We uniformly re‐processed 10 publicly available datasets (Table 1) that had applied snRNA‐seq to 4.3 million cells from the dorsolateral pre‐frontal cortex (DLPFC) of 780 donors. We integrated each of them with SEA‐AD’s multi‐modal, single cell atlas of AD, which contains 4.5 million cells from the middle temporal gyrus (MTG) and DLPFC that were profiled with snRNA‐seq, snATAC‐seq, snMulitome or spatial transcriptomics (MERFISH). We then harmonized clinical data across donors and mapped all cells to the same 139 fine‐grained cell supertypes in SEA‐AD’s shared MTG and DLPFC cellular taxonomy. With common clinical data and cellular labels, we then compared cohorts and data quality across studies as well as identified cellular changes consistently associated with AD.

Result

Cohorts from nearly every study sampled across the spectrum of plaque and tangle pathology, even in those that performed case‐control analyses. With rare exception, the fraction of donors in each cohort with an APOE4 allele, clinically diagnosed dementia, and severe co‐morbidities were also similar.
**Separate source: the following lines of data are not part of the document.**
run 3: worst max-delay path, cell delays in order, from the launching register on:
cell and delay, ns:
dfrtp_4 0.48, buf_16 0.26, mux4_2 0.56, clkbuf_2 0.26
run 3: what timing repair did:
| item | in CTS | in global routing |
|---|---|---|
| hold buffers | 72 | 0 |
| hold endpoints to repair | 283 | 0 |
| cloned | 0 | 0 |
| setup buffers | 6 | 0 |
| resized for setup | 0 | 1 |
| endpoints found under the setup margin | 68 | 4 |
==> src/hw/rtl/lrpp_pkg.sv <==
// Shared types and constants for the LED row pixel packetizer.
// Holds the register map, the front-to-back queue entry and the header byte positions.
// No dependencies.
`timescale 1ns / 1ps

package lrpp_pkg;

    // Input actions
    localparam logic ACT_LOAD  = 1'b0;
    localparam logic ACT_PIXEL = 1'b1;

    // Gamma table
    localparam int GAMMA_ENTRIES = 256;
    localparam int GAMMA_AW      = $clog2(GAMMA_ENTRIES);

    // Configuration port
    localparam int REG_IDX_W  = 3;
    localparam int CFG_DATA_W = 48;

    localparam logic [REG_IDX_W-1:0] REG_IMAGE_WIDTH  = 3'd0;
    localparam logic [REG_IDX_W-1:0] REG_IMAGE_HEIGHT = 3'd1;
    localparam logic [REG_IDX_W-1:0] REG_PIXEL_ORDER  = 3'd2;
    localparam logic [REG_IDX_W-1:0] REG_CHUNK_LIMIT  = 3'd3;
    localparam logic [REG_IDX_W-1:0] REG_PACKET_KIND  = 3'd4;
    localparam logic [REG_IDX_W-1:0] REG_TARGET_ADDR  = 3'd5;
    localparam logic [REG_IDX_W-1:0] REG_SENDER_ADDR  = 3'd6;

    // Colour orders
    localparam logic [2:0] ORDER_RGB = 3'd0;
    localparam logic [2:0] ORDER_BGR = 3'd1;
    localparam logic [2:0] ORDER_GRB = 3'd2;
    localparam logic [2:0] ORDER_GBR = 3'd3;
    localparam logic [2:0] ORDER_RBG = 3'd4;
    localparam logic [2:0] ORDER_BRG = 3'd5;

    // Byte positions within the bytes of one pixel (header then colours)
    localparam int POS_W = 5;
    localparam logic [POS_W-1:0] POS_DST      = 5'd0;
    localparam logic [POS_W-1:0] POS_SRC      = 5'd6;
    localparam logic [POS_W-1:0] POS_TYPE_HI  = 5'd12;
    localparam logic [POS_W-1:0] POS_TYPE_LO  = 5'd13;
    localparam logic [POS_W-1:0] POS_ROW_LO   = 5'd14;
    localparam logic [POS_W-1:0] POS_OFS_HI   = 5'd15;
    localparam logic [POS_W-1:0] POS_OFS_LO   = 5'd16;
    localparam logic [POS_W-1:0] POS_CNT_HI   = 5'd17;
    localparam logic [POS_W-1:0] POS_CNT_LO   = 5'd18;
    localparam logic [POS_W-1:0] POS_TAIL_A   = 5'd19;
    localparam logic [POS_W-1:0] POS_TAIL_B   = 5'd20;
    localparam logic [POS_W-1:0] POS_COLOUR0  = 5'd21;
    localparam logic [POS_W-1:0] POS_COLOUR1  = 5'd22;
    localparam logic [POS_W-1:0] POS_COLOUR2  = 5'd23;

    localparam logic [7:0] HDR_TAIL_A = 8'h08;
    localparam logic [7:0] HDR_TAIL_B = 8'h00;
    localparam logic [7:0] BYTE_MASK  = 8'hFF;

    // Front to back queue
    localparam int QUEUE_DEPTH = 4;
    localparam int QUEUE_AW    = $clog2(QUEUE_DEPTH);

    typedef struct packed {
        logic [15:0] image_width;
        logic [15:0] image_height;
        logic [2:0]  pixel_order;
        logic [8:0]  chunk_limit;
        logic [15:0] pixel_packet_kind;
        logic [47:0] target_address;
        logic [47:0] sender_address;
    } cfg_t;

    typedef struct packed {
        logic        hdr;
        logic [15:0] row;
        logic [15:0] col;
        logic [8:0]  cnt;
        logic        pkt_end;
        logic        frm_end;
    } desc_t;

    typedef struct packed {
        desc_t      desc;
        logic [7:0] red;
        logic [7:0] green;
        logic [7:0] blue;
    } entry_t;

endpackage

==> src/hw/rtl/lrpp_out_if.sv <==
// Output channel of the packetizer: one frame byte per request with end flags.
// Valid/ready handshake; no dependencies.
`timescale 1ns / 1ps

interface lrpp_out_if;
    logic       valid;
    logic       ready;
    logic [7:0] out_byte;
    logic       packet_end;
    logic       run_end;
    logic       frame_end;

    modport source (output valid, out_byte, packet_end, run_end, frame_end, input ready);
    modport sink   (input valid, out_byte, packet_end, run_end, frame_end, output ready);
    modport mon    (input valid, ready, out_byte, packet_end, run_end, frame_end);
endinterface

==> src/hw/rtl/lrpp_back.sv <==
// Back part: byte sequencer that walks the header and colour bytes of each
// queued pixel into the output register. Depends on lrpp_pkg and lrpp_out_if.
`timescale 1ns / 1ps

module lrpp_back (
    input  logic             clk,
    input  logic             rst_n,
    input  lrpp_pkg::cfg_t   cfg,
    input  lrpp_pkg::entry_t head,
    input  logic             queue_empty,
    output logic             pop,
    lrpp_out_if.source       frame_bytes
);
    import lrpp_pkg::*;

    logic             started_reg;
    logic [POS_W-1:0] pos_reg;
    logic [POS_W-1:0] pos;
    logic             emit;
    logic             last;
    logic [7:0]       byte_now;
    logic [7:0]       c0, c1, c2;
    logic             out_valid_reg;
    logic [7:0]       out_byte_reg;
    logic             packet_end_reg;
    logic             run_end_reg;
    logic             frame_end_reg;

    assign pos  = started_reg ? pos_reg : (head.desc.hdr ? POS_DST : POS_COLOUR0);
    assign emit = !queue_empty && (!out_valid_reg || frame_bytes.ready);
    assign last = (pos == POS_COLOUR2);
    assign pop  = emit && last;

    // Colour order select
    always_comb
    begin
        unique case (cfg.pixel_order)
            ORDER_BGR: begin c0 = head.blue;  c1 = head.green; c2 = head.red;   end
            ORDER_GRB: begin c0 = head.green; c1 = head.red;   c2 = head.blue;  end
            ORDER_GBR: begin c0 = head.green; c1 = head.blue;  c2 = head.red;   end
            ORDER_RBG: begin c0 = head.red;   c1 = head.blue;  c2 = head.green; end
            ORDER_BRG: begin c0 = head.blue;  c1 = head.red;   c2 = head.green; end
            default:   begin c0 = head.red;   c1 = head.green; c2 = head.blue;  end
        endcase
    end

    // Select the byte at the current position
    always_comb
    begin
        case (pos)
            POS_DST + 5'd0: byte_now = cfg.target_address[47:40];
            POS_DST + 5'd1: byte_now = cfg.target_address[39:32];
            POS_DST + 5'd2: byte_now = cfg.target_address[31:24];
            POS_DST + 5'd3: byte_now = cfg.target_address[23:16];
            POS_DST + 5'd4: byte_now = cfg.target_address[15:8];
            POS_DST + 5'd5: byte_now = cfg.target_address[7:0];
            POS_SRC + 5'd0: byte_now = cfg.sender_address[47:40];
            POS_SRC + 5'd1: byte_now = cfg.sender_address[39:32];
            POS_SRC + 5'd2: byte_now = cfg.sender_address[31:24];
            POS_SRC + 5'd3: byte_now = cfg.sender_address[23:16];
            POS_SRC + 5'd4: byte_now = cfg.sender_address[15:8];
            POS_SRC + 5'd5: byte_now = cfg.sender_address[7:0];
            POS_TYPE_HI:
            begin
                // Full type word when the kind does not fit a byte
                if (cfg.pixel_packet_kind[15:8] != 8'd0)
                begin
                    byte_now = cfg.pixel_packet_kind[15:8];
                end
                else
                begin
                    byte_now = cfg.pixel_packet_kind[7:0];
                end
            end
            POS_TYPE_LO:
            begin
                if (cfg.pixel_packet_kind[15:8] != 8'd0)
                begin
                    byte_now = cfg.pixel_packet_kind[7:0];
                end
                else
                begin
                    byte_now = head.desc.row[15:8];
                end
            end
            POS_ROW_LO:  byte_now = head.desc.row[7:0];
            POS_OFS_HI:  byte_now = head.desc.col[15:8];
            POS_OFS_LO:  byte_now = head.desc.col[7:0];
            POS_CNT_HI:  byte_now = {7'd0, head.desc.cnt[8]};
            POS_CNT_LO:  byte_now = head.desc.cnt[7:0];
            POS_TAIL_A:  byte_now = HDR_TAIL_A;
            POS_TAIL_B:  byte_now = HDR_TAIL_B;
            POS_COLOUR0: byte_now = c0;
            POS_COLOUR1: byte_now = c1;
            POS_COLOUR2: byte_now = c2;
            default:     byte_now = BYTE_MASK;
        endcase
    end

    // Advance the position within the head entry
    always_ff @(posedge clk or negedge rst_n)
    begin
        if (!rst_n)
        begin
            started_reg <= 1'b0;
            pos_reg     <= POS_DST;
        end
        else if (emit)
        begin
            started_reg <= !last;
            pos_reg     <= pos + 5'd1;
        end
    end

    // Output register: load on emit, drop once taken
    always_ff @(posedge clk or negedge rst_n)
    begin
        if (!rst_n)
        begin
            out_valid_reg <= 1'b0;
        end
        else if (emit)
        begin
            out_valid_reg <= 1'b1;
        end
        else if (frame_bytes.ready)
        begin
            out_valid_reg <= 1'b0;
        end
    end

    always_ff @(posedge clk)
    begin
        if (emit)
        begin
            out_byte_reg   <= byte_now;
            packet_end_reg <= last && head.desc.pkt_end;
            run_end_reg    <= last;
            frame_end_reg  <= last && head.desc.frm_end;
        end
    end

    assign frame_bytes.valid      = out_valid_reg;
    assign frame_bytes.out_byte   = out_byte_reg;
    assign frame_bytes.packet_end = packet_end_reg;
    assign frame_bytes.run_end    = run_end_reg;
    assign frame_bytes.frame_end  = frame_end_reg;

endmodule

==> src/flat_wrapper.sv <==
// flat-port wrapper written by rule: the top's interface ports become plain ports
module lrpp_back_flat import lrpp_pkg::*;
  (clk, rst_n, cfg, head, queue_empty, pop, frame_bytes_valid, frame_bytes_out_byte, frame_bytes_packet_end, frame_bytes_run_end, frame_bytes_frame_end, frame_bytes_ready);
  lrpp_out_if frame_bytes_i ();
  input  logic clk;
  input  logic rst_n;
  input  lrpp_pkg::cfg_t cfg;
  input  lrpp_pkg::entry_t head;
  input  logic queue_empty;
  output logic pop;
  output wire logic [$bits(frame_bytes_i.valid)-1:0] frame_bytes_valid;
  output wire logic [$bits(frame_bytes_i.out_byte)-1:0] frame_bytes_out_byte;
  output wire logic [$bits(frame_bytes_i.packet_end)-1:0] frame_bytes_packet_end;
  output wire logic [$bits(frame_bytes_i.run_end)-1:0] frame_bytes_run_end;
  output wire logic [$bits(frame_bytes_i.frame_end)-1:0] frame_bytes_frame_end;
  input wire logic [$bits(frame_bytes_i.ready)-1:0] frame_bytes_ready;
  assign frame_bytes_valid = frame_bytes_i.valid;
  assign frame_bytes_out_byte = frame_bytes_i.out_byte;
  assign frame_bytes_packet_end = frame_bytes_i.packet_end;
  assign frame_bytes_run_end = frame_bytes_i.run_end;
  assign frame_bytes_frame_end = frame_bytes_i.frame_end;
  assign frame_bytes_i.ready = frame_bytes_ready;
  lrpp_back u_core (.clk(clk), .rst_n(rst_n), .cfg(cfg), .head(head), .queue_empty(queue_empty), .pop(pop), .frame_bytes(frame_bytes_i));
endmodule
==> config.mk <==
export PLATFORM = sky130hd
export DESIGN_NAME = lrpp_back_flat
export DESIGN_NICKNAME = d
export VERILOG_FILES = /design/src/hw/rtl/lrpp_pkg.sv /design/src/hw/rtl/lrpp_out_if.sv /design/src/hw/rtl/lrpp_back.sv /design/src/flat_wrapper.sv
export SDC_FILE = /design/constraint.sdc
export NUM_CORES = 1
export LEC_CHECK = 0
export BUFFER_PORTS_ARGS = -buffer_cell sky130_fd_sc_hd__buf_2
export CAP_MARGIN = 0
export CORE_ASPECT_RATIO = 0.9
export CORE_MARGIN = 2
export CORE_UTILIZATION = 39
export DETAILED_ROUTE_END_ITERATION = 10
export GPL_TIMING_DRIVEN = 0
export MAX_ROUTING_LAYER = met4
export PLACE_DENSITY = 0.81
export SLEW_MARGIN = 20
export SYNTH_ARGS = -nofsm -noshare
export SYNTH_HDL_FRONTEND = slang
export SYNTH_SLANG_ARGS = --single-unit
==> constraint.sdc <==
create_clock -name clk -period 2.6 [get_ports clk]
set_clock_uncertainty 0.05 [all_clocks]
set_input_delay 0.65 -clock clk [delete_from_list [all_inputs] [get_ports clk]]
set_output_delay 0.65 -clock clk [all_outputs]
set_load 0.005 [all_outputs]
Comparing datasets, SEA‐AD was uniquely successful in profiling both many donors and many nuclei per donor, while deeply sequencing libraries to drive high gene detection. Most importantly though, of the 34 supertypes that were significantly changed in the DLPFC in SEA‐AD, 8 were also significantly changed across external studies with large enough cohorts to power discovery. This included 5 selectively vulnerable Sst interneuron supertypes and 1 Microglia supertype that were changed early in AD in SEA‐AD.

Conclusion

Consistent and early selective loss of Sst interneurons and increase in disease associated Microglia underscore their importance to AD progression. Our integrated dataset provides a valuable common starting point for future comparative analyses from the community and, we hope, will accelerate discovery of novel therapeutic targets.